温沅扯了个谎,陈嘉言也心大得没多问,满心欢喜以后半夜也可以找温沅一起面对面打游戏了。
看好房子,付完定金后,温沅才想起来自己还要过霍承璟那一关。
这天,他站在衣帽间给男人打领带,少年纤细白皙的手指有些笨拙地在领带间穿梭,霍承璟微微低着头,任由小朋友在他身上折腾。
目光不由落到温沅粉润的唇珠上,喉结上下滚了滚——温温软软,很适合接吻。
领带打法是温沅今天现学的,不过好在他虽然动作慢,最后还是打出来一个勉强合格的温莎结。
“领带打得很好,今天怎么这么乖?”
霍承璟还是低头含住了那颗小小的唇珠,大手捞着他的腰,一点点侵入。
温沅含糊着说了句话,霍承璟这才褪开,礼貌倾听小爱人的话。
温沅吞了吞口水,手指不安地在身侧摩挲着,鼓起勇气开口:“我要和你说一件事。
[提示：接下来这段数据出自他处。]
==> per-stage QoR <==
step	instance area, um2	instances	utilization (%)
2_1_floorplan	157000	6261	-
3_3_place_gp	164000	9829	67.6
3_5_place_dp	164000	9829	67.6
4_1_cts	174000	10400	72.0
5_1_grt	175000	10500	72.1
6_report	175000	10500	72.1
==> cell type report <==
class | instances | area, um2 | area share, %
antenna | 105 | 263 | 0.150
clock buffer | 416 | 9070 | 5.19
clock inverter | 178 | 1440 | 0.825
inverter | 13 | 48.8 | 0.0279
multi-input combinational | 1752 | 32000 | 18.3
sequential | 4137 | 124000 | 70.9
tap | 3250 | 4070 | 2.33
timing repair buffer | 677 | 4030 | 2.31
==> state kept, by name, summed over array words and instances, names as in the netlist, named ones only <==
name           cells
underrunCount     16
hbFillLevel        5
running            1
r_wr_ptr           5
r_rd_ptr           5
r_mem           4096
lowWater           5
==> config.mk <==
export PLATFORM = sky130hd
export DESIGN_NAME = mem_stage
export DESIGN_NICKNAME = d
export VERILOG_FILES = /design/src/rtl/mem_stage.sv
export SDC_FILE = /design/constraint.sdc
export NUM_CORES = 1
export LEC_CHECK = 0
export ABC_AREA = 1
export BUFFER_PORTS_ARGS = -buffer_cell sky130_fd_sc_hd__buf_4
export CORE_MARGIN = 8
export CORE_UTILIZATION = 40
export DETAILED_ROUTE_END_ITERATION = 8
export GPL_TIMING_DRIVEN = 0
export PLACE_DENSITY = 0.74
export SLEW_MARGIN = 20
export SYNTH_ARGS = -nofsm -noshare
export SYNTH_HDL_FRONTEND = slang
export SYNTH_SLANG_ARGS = --single-unit
export TNS_END_PERCENT = 1
==> constraint.sdc <==
create_clock -name clk -period 1.8 [get_ports clk]
set_input_delay 0.18 -clock clk [delete_from_list [all_inputs] [get_ports clk]]
set_output_delay 0.18 -clock clk [all_outputs]
set_load 0.01 [all_outputs]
”
男人的漆黑的眸子紧紧盯着他的,示意他继续往下说。
温沅尽量表现得轻松,神态自然。
“我一个朋友自己在外面租了个房子,他说独居有点害怕,找我过去陪他一段时间,我……答应了,过两天就要搬过去。”
“搬过去?”霍承璟的声音很轻,听不出什么情绪。
只是眼底原本的温柔笑意慢慢褪去,像是一副蓦然失去色彩的画,柔和的色彩瞬间黯淡,徒留一片郁色。
“是。”
温沅硬着头皮,坚定回道。
他莫名有些不安,这种感觉瞬间让他浑身上下每个汗毛都竖了起来。就像感知到危险的小动物,天生的直觉让他本能的警觉起来。
但他还是硬着头皮继续说:
“周五我就从这儿搬走。”
“东西我都收拾好了。”
霍承璟扣着温沅腰间的力度骤然变大。
他对自己的占有欲毫不掩饰,薄唇冷冷启合:“所以,你是在通知我,你要去和别人同居?”
怪不得今天那么乖,床也不赖了。
这么讨好他,居然是为了离开他?
呵。
男人沉沉看着眼前漂亮但明显过于单纯的少年,在心底无声回应——做梦。
当初是他主动撞到自己身边来的,就别想有朝一日再离开。
温沅得到了拒绝的答复后,气得要把刚刚打好的领带拆了:“你怎么这样!你这是限制我的人身自由!”